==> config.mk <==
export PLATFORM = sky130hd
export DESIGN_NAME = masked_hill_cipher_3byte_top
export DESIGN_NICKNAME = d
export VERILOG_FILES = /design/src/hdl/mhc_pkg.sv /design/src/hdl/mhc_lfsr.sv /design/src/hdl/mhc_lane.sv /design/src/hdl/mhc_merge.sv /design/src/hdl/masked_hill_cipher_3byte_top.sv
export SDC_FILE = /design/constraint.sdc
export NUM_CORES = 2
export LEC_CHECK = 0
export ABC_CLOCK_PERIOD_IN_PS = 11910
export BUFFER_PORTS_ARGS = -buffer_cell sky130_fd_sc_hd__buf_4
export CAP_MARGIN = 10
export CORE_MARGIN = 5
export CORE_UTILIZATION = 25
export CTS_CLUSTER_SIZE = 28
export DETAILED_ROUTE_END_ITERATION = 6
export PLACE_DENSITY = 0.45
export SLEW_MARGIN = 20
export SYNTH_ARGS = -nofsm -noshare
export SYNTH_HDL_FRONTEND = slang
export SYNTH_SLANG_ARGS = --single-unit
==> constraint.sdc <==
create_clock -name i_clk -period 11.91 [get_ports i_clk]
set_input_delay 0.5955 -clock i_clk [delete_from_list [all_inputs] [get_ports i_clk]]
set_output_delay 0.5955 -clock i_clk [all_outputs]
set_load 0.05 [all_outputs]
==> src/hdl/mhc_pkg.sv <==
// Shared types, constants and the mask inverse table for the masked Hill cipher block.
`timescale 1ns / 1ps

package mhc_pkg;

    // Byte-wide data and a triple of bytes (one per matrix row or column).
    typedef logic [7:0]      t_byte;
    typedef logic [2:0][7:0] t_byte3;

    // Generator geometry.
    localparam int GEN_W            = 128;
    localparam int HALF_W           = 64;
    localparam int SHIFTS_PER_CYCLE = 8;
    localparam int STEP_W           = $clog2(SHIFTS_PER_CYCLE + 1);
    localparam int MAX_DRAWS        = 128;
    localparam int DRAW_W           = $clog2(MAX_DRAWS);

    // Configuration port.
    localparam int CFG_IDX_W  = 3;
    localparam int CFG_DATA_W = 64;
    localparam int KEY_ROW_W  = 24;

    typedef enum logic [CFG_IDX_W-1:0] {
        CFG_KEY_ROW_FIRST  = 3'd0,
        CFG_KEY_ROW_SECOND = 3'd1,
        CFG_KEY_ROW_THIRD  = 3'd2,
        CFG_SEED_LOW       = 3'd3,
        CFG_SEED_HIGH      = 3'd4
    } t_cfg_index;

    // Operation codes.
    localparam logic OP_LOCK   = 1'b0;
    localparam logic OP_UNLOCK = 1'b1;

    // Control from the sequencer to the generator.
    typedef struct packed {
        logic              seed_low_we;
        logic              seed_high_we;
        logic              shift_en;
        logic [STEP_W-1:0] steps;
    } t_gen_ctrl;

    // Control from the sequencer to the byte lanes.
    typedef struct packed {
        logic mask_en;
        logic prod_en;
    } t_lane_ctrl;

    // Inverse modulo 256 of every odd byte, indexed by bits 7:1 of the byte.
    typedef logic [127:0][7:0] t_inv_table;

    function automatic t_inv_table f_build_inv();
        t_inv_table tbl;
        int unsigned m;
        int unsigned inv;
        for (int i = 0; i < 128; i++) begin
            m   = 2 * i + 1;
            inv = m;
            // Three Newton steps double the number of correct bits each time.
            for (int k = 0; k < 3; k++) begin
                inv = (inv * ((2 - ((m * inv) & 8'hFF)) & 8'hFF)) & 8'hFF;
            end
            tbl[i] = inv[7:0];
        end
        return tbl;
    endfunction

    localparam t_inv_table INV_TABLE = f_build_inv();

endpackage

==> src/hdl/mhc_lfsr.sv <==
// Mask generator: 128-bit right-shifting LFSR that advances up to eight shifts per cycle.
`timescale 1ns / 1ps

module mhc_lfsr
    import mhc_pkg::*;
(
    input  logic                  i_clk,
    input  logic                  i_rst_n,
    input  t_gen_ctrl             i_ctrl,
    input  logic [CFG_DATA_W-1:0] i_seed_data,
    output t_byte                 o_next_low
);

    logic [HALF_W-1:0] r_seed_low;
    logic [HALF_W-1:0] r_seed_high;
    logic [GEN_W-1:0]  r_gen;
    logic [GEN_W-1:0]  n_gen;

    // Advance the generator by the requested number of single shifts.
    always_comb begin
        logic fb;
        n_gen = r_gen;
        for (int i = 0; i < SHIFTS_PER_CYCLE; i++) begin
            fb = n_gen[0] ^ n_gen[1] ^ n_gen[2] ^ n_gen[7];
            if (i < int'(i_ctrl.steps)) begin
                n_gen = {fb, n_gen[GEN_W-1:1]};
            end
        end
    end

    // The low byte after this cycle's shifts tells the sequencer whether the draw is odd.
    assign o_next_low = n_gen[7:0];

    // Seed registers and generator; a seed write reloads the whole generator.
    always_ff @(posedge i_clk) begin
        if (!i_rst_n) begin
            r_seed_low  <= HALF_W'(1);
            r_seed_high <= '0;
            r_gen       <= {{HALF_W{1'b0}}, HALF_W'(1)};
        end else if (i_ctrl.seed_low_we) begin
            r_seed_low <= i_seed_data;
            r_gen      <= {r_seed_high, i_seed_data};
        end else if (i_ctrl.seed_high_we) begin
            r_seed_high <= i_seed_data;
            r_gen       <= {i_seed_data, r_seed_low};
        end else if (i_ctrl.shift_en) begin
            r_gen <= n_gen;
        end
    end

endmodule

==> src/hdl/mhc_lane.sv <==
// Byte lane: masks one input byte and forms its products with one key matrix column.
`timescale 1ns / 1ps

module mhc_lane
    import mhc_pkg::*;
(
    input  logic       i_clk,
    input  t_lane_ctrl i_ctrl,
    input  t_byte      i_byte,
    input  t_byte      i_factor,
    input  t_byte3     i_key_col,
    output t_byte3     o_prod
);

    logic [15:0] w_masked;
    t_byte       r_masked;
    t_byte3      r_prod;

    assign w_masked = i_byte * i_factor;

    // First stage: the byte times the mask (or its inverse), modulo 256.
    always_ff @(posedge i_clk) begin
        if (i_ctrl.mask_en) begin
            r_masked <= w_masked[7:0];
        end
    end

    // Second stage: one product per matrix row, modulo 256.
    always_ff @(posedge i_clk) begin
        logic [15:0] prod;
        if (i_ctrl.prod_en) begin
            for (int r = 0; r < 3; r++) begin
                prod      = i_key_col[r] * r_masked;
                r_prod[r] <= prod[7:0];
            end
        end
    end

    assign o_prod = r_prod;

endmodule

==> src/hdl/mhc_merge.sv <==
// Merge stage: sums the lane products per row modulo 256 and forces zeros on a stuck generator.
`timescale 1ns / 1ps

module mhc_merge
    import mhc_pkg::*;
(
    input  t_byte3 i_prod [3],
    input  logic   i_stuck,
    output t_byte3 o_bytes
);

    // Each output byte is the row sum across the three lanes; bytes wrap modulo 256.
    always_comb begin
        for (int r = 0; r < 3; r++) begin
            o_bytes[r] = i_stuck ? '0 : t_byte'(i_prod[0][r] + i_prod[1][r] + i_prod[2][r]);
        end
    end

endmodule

==

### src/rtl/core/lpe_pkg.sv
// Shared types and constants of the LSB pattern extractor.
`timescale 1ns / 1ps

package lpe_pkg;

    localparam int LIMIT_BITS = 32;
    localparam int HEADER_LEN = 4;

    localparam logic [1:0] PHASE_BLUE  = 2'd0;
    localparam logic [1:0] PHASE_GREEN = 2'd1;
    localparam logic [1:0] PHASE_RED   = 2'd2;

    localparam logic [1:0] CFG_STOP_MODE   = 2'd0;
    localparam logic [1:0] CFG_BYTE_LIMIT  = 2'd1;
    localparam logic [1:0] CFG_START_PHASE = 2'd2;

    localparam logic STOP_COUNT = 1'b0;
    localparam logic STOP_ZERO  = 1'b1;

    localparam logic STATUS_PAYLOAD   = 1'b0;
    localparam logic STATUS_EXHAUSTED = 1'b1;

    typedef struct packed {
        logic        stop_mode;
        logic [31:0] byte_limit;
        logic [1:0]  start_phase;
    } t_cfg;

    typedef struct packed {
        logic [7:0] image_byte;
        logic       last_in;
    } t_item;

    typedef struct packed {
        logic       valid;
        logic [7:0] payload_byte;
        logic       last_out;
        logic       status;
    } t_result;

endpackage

* * *

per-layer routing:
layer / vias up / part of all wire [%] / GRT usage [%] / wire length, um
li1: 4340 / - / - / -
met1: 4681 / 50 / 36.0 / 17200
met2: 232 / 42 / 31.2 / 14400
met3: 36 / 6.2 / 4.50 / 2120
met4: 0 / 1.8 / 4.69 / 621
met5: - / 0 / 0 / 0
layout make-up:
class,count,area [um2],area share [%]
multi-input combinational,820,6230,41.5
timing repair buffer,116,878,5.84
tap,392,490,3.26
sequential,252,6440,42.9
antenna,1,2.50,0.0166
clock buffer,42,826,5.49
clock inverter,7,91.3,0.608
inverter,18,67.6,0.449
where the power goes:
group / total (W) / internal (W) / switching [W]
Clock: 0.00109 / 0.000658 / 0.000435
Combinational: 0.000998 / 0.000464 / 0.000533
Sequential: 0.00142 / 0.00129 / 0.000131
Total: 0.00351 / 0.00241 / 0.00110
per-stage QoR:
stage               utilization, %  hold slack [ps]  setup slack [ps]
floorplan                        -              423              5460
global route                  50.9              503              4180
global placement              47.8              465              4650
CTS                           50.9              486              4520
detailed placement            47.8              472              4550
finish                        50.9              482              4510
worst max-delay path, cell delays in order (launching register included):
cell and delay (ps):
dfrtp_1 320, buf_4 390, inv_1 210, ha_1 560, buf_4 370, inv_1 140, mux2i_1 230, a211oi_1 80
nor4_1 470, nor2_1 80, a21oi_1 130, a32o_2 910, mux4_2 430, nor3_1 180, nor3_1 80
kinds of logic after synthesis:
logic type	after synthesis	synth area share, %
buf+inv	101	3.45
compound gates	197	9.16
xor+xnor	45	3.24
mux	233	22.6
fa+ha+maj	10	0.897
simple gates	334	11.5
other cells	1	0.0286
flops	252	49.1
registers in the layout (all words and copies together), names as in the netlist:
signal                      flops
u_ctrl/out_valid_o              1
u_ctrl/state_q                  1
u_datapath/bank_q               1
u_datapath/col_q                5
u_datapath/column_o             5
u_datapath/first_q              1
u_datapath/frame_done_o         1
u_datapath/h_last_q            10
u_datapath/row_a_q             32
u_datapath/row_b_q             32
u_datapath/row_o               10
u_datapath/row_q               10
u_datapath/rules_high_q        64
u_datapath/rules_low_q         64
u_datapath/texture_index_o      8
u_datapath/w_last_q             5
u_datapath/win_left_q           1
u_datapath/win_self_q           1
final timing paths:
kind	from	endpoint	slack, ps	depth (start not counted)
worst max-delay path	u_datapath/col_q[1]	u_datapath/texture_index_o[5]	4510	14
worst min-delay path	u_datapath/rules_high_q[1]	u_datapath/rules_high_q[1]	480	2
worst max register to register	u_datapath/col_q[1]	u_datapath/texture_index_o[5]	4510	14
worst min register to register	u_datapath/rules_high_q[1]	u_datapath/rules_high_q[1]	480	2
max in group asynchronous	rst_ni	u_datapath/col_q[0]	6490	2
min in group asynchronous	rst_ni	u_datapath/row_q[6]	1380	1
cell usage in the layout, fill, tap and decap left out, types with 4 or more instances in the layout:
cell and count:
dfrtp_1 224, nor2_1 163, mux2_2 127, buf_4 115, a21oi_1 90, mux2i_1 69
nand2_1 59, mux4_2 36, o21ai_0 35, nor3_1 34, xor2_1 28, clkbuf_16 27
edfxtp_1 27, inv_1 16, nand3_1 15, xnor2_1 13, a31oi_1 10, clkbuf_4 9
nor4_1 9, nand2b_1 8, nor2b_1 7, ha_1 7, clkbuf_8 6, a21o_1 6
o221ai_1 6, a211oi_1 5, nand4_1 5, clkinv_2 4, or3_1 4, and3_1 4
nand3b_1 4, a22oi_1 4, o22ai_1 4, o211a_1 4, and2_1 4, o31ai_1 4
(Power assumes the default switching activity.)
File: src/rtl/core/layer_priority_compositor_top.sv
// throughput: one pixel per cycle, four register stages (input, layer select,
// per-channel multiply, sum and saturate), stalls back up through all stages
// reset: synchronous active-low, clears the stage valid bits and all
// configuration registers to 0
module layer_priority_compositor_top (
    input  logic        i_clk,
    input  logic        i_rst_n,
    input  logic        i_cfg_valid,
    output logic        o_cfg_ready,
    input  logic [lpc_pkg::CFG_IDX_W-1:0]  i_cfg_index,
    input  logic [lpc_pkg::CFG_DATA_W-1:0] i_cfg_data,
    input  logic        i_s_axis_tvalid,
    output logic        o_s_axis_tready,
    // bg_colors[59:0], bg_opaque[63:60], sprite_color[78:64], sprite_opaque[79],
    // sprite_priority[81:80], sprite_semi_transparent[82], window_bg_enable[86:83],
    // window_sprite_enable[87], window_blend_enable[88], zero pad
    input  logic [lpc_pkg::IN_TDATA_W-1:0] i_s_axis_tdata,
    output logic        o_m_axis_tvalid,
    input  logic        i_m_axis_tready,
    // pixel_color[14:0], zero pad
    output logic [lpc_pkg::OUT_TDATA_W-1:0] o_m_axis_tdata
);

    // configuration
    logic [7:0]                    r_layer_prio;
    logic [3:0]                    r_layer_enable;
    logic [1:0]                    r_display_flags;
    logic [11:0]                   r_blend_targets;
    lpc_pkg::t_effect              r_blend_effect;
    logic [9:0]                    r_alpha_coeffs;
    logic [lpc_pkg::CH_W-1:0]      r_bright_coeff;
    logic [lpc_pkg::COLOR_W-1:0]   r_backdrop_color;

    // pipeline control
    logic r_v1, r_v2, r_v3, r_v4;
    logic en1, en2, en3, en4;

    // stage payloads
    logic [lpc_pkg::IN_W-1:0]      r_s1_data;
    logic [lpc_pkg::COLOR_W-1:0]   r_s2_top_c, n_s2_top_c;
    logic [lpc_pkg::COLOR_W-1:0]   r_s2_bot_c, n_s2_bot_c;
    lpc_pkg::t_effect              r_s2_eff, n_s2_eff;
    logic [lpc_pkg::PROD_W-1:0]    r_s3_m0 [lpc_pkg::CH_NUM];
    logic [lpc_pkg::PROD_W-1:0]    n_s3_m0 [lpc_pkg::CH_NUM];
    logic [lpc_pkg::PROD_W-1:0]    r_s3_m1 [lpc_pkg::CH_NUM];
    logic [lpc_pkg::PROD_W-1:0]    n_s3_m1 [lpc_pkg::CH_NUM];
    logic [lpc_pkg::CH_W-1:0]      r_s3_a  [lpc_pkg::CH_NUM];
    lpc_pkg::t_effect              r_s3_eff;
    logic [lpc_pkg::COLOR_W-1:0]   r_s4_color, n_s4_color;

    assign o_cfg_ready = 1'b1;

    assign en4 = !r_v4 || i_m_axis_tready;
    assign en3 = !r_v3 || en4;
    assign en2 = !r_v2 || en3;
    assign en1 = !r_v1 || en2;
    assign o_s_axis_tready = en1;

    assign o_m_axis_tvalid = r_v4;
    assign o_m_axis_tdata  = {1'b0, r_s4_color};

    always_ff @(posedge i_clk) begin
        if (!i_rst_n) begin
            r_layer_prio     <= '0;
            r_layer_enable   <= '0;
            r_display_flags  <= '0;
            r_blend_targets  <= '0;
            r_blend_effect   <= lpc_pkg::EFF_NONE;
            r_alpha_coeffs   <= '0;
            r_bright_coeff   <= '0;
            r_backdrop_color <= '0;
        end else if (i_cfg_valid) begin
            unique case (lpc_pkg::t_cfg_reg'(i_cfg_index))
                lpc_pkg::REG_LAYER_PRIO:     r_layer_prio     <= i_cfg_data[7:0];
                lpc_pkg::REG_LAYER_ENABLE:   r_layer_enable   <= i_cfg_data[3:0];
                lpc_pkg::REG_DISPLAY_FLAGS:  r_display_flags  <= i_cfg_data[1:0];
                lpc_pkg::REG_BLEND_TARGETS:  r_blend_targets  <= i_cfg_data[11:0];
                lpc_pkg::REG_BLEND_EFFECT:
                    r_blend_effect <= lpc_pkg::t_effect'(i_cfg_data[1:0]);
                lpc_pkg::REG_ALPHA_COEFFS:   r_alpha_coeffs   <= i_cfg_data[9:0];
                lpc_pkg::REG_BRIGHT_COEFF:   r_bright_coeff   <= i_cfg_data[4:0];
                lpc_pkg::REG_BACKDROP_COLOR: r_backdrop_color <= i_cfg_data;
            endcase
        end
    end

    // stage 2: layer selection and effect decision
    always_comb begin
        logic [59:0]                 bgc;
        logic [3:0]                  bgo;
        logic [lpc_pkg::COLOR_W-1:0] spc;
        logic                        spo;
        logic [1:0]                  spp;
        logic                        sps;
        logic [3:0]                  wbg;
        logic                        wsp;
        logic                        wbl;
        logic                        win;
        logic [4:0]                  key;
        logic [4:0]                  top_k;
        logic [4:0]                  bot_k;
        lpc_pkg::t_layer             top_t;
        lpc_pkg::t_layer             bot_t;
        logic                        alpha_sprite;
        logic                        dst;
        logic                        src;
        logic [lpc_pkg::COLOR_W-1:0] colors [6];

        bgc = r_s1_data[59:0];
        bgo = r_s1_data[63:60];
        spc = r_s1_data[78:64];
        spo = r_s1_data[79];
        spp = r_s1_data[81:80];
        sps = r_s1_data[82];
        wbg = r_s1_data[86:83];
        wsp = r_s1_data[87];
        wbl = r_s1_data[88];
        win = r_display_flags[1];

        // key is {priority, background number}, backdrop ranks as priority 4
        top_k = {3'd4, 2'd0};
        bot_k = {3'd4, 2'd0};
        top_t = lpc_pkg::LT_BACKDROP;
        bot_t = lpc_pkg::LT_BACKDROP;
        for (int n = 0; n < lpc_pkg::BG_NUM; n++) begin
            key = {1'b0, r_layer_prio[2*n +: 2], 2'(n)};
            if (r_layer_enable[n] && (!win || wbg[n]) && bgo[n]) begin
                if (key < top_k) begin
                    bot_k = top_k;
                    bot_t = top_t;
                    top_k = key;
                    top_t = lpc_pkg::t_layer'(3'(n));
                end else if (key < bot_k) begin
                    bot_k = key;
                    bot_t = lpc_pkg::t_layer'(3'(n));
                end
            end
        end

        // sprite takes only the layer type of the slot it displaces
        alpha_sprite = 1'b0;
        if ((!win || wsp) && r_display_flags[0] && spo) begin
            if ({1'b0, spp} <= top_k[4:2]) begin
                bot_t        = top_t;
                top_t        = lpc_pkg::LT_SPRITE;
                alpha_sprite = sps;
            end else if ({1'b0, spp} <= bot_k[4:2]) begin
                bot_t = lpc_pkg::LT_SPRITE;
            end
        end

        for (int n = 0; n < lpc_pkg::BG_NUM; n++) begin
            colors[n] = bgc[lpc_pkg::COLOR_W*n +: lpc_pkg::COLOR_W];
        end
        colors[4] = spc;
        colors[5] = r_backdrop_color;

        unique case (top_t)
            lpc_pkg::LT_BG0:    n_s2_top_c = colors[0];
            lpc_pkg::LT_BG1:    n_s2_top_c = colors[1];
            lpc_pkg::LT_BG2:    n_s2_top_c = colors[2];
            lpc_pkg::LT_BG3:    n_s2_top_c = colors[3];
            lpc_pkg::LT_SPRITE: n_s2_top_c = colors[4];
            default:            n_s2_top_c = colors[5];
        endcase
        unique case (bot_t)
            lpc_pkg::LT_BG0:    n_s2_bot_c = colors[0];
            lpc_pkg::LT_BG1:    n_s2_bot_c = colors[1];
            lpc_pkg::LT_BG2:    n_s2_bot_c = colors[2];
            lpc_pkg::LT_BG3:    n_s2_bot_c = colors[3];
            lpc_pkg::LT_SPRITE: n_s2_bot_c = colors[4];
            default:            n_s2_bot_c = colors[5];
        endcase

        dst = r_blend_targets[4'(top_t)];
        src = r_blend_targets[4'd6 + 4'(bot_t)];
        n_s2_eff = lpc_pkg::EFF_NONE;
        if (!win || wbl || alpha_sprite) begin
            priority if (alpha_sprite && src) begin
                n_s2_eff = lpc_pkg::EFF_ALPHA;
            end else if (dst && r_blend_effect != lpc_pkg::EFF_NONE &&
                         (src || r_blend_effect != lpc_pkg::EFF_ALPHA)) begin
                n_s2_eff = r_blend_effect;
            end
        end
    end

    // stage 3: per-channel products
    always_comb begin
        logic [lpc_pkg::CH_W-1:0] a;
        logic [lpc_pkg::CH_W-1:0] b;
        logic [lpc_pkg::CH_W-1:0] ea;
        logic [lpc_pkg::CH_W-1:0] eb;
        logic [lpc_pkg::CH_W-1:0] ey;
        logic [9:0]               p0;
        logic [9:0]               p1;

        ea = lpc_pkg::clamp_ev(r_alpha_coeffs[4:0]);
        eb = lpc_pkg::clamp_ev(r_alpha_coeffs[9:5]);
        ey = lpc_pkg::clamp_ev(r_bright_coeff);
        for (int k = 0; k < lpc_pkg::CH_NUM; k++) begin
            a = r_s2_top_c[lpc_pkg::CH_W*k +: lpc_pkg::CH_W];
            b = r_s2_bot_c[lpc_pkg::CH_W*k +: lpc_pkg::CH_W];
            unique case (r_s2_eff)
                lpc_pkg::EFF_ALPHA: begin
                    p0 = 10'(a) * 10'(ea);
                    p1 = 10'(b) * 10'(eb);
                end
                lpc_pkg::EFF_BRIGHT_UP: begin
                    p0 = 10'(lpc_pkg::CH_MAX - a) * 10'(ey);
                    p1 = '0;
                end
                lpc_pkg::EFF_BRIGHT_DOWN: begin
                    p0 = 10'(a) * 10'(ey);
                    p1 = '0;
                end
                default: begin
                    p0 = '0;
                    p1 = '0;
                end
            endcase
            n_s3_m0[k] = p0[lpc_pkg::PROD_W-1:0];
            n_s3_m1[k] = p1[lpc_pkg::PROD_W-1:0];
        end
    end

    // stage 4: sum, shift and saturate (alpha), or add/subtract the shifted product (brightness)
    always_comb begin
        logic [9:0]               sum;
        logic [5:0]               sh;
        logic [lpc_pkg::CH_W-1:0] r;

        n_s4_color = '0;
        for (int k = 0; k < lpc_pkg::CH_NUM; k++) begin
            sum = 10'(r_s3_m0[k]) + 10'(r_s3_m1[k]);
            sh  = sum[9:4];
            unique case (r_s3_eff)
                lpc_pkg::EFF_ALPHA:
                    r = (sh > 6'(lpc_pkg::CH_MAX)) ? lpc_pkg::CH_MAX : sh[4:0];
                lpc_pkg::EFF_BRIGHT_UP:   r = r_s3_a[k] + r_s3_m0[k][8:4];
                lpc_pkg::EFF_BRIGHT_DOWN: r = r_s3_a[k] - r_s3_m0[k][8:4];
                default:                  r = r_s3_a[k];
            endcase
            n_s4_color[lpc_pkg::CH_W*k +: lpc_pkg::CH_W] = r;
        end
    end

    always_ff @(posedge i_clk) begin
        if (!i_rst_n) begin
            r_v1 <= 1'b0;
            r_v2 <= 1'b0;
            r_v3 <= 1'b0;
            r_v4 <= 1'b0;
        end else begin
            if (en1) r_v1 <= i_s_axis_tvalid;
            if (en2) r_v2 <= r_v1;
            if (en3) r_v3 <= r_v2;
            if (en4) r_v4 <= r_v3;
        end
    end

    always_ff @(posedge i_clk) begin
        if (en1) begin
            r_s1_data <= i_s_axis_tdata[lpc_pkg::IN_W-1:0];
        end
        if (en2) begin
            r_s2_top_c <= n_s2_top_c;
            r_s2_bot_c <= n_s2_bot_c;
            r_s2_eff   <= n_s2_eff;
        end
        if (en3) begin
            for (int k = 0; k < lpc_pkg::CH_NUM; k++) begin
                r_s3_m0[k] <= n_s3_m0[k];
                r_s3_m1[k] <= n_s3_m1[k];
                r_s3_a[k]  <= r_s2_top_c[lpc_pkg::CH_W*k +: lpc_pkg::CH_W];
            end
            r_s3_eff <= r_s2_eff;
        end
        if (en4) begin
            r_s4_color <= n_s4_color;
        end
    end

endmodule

> What you need to do
All lines in the listing above with the string "usage" should be returned.

> Expected answer
layer / vias up / part of all wire [%] / GRT usage [%] / wire length, um
cell usage in the layout, fill, tap and decap left out, types with 4 or more instances in the layout:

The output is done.